▶ **PROBLEM REQUIREMENTS**: Read through the data and report every line in which the word "synthesized" occurs.

[Stored dataset items]
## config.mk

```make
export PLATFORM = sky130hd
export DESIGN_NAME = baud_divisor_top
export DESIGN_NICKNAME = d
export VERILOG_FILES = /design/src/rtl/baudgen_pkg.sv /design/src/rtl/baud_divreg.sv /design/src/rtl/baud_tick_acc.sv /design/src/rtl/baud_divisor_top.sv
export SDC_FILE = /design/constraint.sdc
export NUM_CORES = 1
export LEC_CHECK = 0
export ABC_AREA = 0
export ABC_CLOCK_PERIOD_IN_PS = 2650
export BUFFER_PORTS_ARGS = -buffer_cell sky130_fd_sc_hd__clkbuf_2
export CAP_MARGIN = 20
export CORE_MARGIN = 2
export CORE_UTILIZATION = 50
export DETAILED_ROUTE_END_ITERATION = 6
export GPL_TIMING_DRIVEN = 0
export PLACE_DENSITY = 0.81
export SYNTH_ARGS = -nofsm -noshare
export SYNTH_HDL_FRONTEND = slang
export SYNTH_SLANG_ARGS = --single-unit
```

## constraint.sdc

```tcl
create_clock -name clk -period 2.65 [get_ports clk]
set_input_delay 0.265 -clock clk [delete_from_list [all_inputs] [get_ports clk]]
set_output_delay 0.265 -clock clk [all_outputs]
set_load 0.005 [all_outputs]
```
--
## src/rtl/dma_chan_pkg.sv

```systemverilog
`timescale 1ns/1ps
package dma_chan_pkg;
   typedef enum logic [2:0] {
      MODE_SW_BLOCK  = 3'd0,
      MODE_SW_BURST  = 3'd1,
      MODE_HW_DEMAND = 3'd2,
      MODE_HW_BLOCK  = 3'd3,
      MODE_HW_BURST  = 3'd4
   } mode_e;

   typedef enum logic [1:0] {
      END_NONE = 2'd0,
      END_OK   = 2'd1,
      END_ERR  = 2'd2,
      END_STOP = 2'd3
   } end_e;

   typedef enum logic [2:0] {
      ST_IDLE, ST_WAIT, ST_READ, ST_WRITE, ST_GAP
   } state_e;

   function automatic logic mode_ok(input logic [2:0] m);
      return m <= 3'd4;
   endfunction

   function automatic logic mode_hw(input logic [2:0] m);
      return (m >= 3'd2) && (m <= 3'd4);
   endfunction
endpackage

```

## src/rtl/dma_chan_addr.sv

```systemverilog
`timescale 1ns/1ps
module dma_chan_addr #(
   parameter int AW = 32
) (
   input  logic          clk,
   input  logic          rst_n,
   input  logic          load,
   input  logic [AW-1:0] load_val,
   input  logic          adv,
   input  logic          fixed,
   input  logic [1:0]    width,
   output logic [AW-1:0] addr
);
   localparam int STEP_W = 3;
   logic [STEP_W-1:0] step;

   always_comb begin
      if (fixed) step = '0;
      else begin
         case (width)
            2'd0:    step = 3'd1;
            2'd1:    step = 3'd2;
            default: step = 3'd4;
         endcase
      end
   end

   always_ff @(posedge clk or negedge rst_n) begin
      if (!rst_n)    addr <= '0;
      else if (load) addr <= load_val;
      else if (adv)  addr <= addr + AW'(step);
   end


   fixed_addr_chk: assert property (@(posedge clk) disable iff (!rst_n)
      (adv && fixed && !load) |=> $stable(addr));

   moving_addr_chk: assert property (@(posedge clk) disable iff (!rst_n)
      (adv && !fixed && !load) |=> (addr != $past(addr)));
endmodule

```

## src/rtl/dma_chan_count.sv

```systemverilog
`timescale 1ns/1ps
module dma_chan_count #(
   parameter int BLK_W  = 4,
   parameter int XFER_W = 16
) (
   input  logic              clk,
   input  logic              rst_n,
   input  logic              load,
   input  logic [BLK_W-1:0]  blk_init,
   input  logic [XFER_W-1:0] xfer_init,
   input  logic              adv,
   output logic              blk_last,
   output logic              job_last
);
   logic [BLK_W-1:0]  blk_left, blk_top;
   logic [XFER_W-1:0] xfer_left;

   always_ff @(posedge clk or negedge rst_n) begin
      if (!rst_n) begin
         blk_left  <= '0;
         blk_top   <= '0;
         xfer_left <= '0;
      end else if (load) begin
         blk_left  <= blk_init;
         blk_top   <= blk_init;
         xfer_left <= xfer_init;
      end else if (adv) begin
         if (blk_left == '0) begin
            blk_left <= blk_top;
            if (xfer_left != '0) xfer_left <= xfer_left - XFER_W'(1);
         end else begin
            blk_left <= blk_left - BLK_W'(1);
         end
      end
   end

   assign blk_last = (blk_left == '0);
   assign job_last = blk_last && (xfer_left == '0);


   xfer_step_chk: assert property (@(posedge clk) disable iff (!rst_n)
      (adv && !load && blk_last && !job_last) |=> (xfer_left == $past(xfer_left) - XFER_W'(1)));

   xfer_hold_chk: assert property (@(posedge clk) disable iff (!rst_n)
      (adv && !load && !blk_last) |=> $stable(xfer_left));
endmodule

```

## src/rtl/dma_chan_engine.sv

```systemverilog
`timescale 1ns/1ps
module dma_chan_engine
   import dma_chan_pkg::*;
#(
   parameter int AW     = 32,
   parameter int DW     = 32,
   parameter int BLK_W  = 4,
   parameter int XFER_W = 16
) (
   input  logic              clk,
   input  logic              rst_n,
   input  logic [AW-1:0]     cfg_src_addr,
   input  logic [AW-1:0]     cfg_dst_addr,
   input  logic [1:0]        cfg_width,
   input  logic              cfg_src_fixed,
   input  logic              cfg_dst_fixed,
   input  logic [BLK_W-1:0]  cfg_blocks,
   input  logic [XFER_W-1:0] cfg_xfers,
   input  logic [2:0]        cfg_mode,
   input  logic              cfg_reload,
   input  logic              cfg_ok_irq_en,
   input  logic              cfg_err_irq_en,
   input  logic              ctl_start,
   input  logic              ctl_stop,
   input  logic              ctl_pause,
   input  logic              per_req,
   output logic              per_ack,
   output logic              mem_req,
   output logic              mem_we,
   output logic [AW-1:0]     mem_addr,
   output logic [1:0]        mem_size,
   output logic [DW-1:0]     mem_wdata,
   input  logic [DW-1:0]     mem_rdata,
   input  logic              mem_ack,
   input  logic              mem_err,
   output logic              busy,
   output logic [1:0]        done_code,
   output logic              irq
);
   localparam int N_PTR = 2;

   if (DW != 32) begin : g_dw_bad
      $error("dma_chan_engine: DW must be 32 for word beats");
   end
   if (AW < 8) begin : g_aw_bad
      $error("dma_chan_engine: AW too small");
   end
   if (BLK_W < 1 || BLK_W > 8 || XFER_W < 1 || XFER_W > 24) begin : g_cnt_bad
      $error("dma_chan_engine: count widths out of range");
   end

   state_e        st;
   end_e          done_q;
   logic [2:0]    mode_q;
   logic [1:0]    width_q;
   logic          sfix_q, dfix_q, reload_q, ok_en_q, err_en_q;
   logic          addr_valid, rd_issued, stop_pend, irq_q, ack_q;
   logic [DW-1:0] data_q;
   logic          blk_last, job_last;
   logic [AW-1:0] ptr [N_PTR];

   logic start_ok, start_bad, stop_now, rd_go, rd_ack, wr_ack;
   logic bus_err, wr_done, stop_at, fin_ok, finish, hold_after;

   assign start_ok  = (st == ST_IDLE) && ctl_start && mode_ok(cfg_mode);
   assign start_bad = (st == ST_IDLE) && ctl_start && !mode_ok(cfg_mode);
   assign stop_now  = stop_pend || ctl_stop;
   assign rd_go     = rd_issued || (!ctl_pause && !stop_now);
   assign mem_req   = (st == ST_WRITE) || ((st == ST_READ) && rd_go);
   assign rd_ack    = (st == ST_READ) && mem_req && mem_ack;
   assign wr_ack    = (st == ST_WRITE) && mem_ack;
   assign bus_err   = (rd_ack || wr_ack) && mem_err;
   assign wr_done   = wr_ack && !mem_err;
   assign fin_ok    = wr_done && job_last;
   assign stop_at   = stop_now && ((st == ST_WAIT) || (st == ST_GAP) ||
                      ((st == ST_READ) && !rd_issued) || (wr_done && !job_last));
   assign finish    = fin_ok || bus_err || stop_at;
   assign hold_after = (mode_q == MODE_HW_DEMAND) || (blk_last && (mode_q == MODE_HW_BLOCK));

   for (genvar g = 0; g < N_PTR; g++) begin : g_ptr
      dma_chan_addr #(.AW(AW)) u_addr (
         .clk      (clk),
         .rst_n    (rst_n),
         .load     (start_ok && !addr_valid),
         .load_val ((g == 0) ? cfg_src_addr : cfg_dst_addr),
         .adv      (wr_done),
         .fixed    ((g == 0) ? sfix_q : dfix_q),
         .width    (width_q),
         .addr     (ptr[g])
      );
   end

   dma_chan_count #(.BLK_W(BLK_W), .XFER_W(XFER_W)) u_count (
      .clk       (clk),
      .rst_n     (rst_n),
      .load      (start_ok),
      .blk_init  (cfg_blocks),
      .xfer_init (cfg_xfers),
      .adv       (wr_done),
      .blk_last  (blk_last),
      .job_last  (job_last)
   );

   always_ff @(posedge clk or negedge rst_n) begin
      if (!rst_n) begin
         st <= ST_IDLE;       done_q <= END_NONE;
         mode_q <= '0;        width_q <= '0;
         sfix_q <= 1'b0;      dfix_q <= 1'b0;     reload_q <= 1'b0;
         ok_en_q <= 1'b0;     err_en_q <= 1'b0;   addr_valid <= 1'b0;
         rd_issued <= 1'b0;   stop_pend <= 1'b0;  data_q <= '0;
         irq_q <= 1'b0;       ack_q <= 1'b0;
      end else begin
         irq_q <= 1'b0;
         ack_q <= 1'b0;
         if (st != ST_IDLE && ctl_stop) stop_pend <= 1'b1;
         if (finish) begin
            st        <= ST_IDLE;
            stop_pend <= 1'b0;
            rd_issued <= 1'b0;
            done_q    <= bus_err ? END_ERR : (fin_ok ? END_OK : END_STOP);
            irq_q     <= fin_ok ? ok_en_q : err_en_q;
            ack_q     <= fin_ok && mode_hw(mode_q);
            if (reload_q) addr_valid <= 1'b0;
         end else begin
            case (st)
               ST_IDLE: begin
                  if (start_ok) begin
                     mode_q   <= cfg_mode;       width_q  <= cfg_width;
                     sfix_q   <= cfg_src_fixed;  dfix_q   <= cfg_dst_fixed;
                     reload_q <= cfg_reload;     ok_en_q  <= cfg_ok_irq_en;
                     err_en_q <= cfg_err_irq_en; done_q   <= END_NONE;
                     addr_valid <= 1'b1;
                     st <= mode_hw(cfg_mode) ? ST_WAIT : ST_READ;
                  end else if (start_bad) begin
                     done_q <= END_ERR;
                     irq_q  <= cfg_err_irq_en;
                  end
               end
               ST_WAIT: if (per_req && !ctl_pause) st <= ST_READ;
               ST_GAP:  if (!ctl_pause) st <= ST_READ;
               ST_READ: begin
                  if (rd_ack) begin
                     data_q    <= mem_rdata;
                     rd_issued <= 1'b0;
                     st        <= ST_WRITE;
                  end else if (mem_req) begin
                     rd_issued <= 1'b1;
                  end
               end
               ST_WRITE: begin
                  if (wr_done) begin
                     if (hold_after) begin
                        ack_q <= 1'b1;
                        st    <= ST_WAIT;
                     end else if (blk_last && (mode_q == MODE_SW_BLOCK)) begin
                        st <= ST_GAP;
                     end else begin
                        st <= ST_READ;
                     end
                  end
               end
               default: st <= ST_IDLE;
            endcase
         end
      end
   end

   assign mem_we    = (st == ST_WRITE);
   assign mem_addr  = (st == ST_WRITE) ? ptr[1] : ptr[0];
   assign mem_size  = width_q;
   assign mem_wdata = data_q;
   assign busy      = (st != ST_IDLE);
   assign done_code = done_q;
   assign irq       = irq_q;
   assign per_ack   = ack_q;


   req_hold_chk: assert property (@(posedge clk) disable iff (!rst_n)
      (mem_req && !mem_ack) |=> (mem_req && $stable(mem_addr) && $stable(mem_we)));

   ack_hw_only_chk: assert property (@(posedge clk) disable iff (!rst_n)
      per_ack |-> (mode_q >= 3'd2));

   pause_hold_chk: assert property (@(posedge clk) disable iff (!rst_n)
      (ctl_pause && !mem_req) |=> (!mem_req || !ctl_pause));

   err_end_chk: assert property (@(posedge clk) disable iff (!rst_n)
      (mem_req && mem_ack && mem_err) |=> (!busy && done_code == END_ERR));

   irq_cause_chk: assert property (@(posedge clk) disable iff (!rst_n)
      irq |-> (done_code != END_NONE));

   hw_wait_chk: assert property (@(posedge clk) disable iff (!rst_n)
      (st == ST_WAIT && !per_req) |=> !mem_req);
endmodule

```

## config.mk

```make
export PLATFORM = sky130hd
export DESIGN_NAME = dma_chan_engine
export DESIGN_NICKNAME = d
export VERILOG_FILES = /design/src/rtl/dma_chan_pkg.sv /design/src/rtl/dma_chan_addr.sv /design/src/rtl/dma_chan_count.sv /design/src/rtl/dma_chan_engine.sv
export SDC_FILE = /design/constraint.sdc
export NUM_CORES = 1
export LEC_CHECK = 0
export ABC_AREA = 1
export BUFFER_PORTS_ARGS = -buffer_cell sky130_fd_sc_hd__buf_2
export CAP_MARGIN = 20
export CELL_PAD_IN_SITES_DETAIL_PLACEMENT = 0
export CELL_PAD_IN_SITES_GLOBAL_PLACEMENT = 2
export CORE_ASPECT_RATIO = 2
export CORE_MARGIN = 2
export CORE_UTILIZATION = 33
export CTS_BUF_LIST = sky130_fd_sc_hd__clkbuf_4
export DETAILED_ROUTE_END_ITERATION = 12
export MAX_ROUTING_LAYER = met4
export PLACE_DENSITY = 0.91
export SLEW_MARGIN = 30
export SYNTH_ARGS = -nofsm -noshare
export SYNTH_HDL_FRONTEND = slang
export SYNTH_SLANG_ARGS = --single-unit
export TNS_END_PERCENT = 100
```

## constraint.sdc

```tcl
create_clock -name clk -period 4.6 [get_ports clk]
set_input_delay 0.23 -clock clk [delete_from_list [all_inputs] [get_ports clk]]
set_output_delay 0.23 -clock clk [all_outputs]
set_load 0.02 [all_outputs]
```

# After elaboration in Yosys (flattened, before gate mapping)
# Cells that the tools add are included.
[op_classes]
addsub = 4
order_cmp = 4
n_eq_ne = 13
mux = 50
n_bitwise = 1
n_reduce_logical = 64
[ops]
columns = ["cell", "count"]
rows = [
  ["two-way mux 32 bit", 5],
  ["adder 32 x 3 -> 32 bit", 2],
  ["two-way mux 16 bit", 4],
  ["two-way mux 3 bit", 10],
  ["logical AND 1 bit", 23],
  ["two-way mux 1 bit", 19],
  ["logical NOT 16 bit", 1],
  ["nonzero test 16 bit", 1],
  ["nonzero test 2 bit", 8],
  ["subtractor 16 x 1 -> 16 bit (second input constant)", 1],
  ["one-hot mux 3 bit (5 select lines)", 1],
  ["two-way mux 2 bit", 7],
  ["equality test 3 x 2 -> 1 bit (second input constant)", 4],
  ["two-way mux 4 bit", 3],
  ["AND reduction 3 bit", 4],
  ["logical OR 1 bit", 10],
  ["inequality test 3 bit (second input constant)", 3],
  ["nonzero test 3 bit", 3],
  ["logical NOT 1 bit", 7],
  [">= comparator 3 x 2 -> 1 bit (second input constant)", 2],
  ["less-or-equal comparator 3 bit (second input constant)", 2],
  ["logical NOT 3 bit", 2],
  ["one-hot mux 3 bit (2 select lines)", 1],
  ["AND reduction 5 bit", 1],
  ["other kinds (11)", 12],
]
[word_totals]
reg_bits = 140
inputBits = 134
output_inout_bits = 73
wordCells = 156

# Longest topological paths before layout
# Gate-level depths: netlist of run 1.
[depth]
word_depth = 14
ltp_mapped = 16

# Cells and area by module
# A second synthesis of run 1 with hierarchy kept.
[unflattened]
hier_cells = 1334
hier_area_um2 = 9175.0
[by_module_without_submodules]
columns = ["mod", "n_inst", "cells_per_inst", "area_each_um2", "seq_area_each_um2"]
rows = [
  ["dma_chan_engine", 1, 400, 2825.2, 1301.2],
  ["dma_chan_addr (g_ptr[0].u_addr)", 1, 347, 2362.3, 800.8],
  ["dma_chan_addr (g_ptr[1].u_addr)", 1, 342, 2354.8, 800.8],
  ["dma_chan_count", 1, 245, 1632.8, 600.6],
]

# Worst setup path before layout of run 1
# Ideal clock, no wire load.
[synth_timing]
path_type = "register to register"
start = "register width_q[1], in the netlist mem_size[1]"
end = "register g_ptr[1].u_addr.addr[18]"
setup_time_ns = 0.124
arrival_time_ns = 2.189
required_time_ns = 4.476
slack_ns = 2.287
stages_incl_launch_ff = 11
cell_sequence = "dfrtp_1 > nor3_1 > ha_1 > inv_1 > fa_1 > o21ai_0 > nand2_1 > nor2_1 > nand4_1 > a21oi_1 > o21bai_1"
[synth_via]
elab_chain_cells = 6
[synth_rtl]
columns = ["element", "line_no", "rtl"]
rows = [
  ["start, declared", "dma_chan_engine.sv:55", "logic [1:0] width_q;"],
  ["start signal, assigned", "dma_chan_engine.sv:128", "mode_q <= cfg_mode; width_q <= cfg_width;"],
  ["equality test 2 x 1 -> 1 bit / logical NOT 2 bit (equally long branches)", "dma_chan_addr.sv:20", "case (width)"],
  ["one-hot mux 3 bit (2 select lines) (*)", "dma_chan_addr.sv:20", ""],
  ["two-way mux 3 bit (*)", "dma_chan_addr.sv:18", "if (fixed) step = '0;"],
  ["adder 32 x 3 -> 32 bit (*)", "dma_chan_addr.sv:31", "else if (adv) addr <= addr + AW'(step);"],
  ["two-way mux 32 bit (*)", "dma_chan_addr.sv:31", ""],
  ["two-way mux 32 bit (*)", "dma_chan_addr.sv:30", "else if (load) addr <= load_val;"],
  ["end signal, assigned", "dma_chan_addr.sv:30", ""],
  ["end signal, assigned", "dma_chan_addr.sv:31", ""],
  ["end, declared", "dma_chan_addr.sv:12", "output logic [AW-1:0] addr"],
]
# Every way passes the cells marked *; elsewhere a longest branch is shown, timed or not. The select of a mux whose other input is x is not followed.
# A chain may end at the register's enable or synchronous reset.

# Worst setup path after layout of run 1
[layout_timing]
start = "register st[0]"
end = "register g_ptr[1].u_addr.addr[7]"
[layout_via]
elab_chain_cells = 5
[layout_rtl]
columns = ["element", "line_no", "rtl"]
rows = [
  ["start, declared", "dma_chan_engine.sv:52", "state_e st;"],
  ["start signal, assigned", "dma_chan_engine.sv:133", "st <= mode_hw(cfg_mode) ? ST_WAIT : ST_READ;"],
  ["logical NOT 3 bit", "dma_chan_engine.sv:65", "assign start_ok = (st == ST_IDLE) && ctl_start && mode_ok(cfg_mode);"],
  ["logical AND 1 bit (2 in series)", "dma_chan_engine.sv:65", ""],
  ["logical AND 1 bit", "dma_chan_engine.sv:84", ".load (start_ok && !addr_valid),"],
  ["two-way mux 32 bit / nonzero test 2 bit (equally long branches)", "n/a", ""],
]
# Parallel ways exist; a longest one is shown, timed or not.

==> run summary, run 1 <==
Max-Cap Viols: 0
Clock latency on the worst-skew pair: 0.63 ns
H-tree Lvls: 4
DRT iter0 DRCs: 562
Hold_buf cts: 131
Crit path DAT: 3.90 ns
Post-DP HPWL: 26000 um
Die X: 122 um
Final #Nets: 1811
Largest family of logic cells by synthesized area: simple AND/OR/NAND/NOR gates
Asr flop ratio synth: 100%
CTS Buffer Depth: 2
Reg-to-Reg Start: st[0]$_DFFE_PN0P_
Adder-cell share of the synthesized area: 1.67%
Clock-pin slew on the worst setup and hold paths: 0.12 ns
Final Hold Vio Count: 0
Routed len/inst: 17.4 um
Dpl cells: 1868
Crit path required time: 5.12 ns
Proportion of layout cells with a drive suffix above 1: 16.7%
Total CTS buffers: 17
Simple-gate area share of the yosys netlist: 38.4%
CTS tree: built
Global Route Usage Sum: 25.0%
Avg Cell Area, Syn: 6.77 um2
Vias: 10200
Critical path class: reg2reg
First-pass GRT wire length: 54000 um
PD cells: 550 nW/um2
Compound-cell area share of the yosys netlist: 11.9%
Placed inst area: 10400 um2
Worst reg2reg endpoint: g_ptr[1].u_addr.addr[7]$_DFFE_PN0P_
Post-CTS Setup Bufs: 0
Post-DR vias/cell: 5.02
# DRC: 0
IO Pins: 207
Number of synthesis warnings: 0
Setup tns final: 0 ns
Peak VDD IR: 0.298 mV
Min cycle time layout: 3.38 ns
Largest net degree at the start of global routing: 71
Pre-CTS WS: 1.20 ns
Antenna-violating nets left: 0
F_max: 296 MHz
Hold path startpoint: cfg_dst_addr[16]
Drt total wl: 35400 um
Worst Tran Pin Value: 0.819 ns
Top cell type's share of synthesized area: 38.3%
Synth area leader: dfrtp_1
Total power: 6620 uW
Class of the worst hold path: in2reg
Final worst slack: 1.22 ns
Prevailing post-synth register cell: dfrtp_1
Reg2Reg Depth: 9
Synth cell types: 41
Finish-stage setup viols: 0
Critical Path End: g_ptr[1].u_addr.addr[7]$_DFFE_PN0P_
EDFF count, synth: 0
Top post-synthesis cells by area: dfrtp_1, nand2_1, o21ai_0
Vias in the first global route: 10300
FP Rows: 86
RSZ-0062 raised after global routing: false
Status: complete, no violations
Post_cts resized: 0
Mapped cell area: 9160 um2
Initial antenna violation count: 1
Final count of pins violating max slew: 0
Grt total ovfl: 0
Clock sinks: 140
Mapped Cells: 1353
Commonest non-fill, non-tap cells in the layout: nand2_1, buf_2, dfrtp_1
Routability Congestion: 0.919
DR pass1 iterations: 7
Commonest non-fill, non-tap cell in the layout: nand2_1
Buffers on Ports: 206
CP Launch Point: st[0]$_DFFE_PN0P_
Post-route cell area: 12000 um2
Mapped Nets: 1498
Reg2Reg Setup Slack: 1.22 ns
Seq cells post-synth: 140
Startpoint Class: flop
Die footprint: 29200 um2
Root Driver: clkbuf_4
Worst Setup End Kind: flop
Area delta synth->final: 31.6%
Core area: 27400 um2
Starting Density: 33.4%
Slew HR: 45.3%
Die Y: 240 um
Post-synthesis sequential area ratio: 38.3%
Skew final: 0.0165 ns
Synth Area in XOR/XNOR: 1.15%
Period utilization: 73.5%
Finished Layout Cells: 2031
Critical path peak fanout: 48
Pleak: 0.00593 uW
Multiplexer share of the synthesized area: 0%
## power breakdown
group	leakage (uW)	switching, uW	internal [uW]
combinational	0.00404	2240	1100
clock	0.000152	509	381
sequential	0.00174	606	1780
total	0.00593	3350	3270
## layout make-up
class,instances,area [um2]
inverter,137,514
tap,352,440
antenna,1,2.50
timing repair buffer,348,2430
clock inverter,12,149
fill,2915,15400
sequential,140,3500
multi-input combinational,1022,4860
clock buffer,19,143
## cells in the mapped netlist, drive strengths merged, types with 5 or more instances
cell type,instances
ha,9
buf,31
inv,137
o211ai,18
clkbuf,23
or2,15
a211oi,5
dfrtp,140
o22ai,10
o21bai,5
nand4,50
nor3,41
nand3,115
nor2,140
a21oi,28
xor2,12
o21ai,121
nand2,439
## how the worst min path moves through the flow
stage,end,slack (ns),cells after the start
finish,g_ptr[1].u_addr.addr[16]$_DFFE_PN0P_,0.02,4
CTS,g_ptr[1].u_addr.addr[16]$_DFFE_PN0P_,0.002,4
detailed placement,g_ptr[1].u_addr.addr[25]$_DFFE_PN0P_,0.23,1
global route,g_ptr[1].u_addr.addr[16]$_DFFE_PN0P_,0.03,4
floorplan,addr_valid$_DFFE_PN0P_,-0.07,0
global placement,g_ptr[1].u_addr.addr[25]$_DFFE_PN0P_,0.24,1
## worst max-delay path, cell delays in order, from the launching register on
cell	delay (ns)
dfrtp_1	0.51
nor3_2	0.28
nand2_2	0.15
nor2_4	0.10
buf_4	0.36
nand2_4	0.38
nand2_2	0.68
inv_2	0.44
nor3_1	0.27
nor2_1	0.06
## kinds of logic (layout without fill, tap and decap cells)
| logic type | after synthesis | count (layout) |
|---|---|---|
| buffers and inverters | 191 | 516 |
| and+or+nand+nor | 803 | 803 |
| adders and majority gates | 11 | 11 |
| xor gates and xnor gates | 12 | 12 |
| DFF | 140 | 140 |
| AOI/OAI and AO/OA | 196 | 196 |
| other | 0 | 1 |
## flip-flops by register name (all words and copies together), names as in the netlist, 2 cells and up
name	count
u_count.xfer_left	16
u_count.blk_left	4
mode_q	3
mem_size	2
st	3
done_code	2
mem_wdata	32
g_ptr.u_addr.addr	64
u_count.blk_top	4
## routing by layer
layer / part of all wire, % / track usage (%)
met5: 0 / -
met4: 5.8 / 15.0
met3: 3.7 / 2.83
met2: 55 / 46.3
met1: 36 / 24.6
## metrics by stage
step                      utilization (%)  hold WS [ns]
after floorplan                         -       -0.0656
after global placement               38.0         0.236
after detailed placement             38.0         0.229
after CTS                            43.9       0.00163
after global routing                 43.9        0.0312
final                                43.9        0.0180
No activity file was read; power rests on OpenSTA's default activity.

▶ **RESPONSE BELOW**:
Largest family of logic cells by synthesized area: simple AND/OR/NAND/NOR gates
Adder-cell share of the synthesized area: 1.67%
Top cell type's share of synthesized area: 38.3%
Multiplexer share of the synthesized area: 0%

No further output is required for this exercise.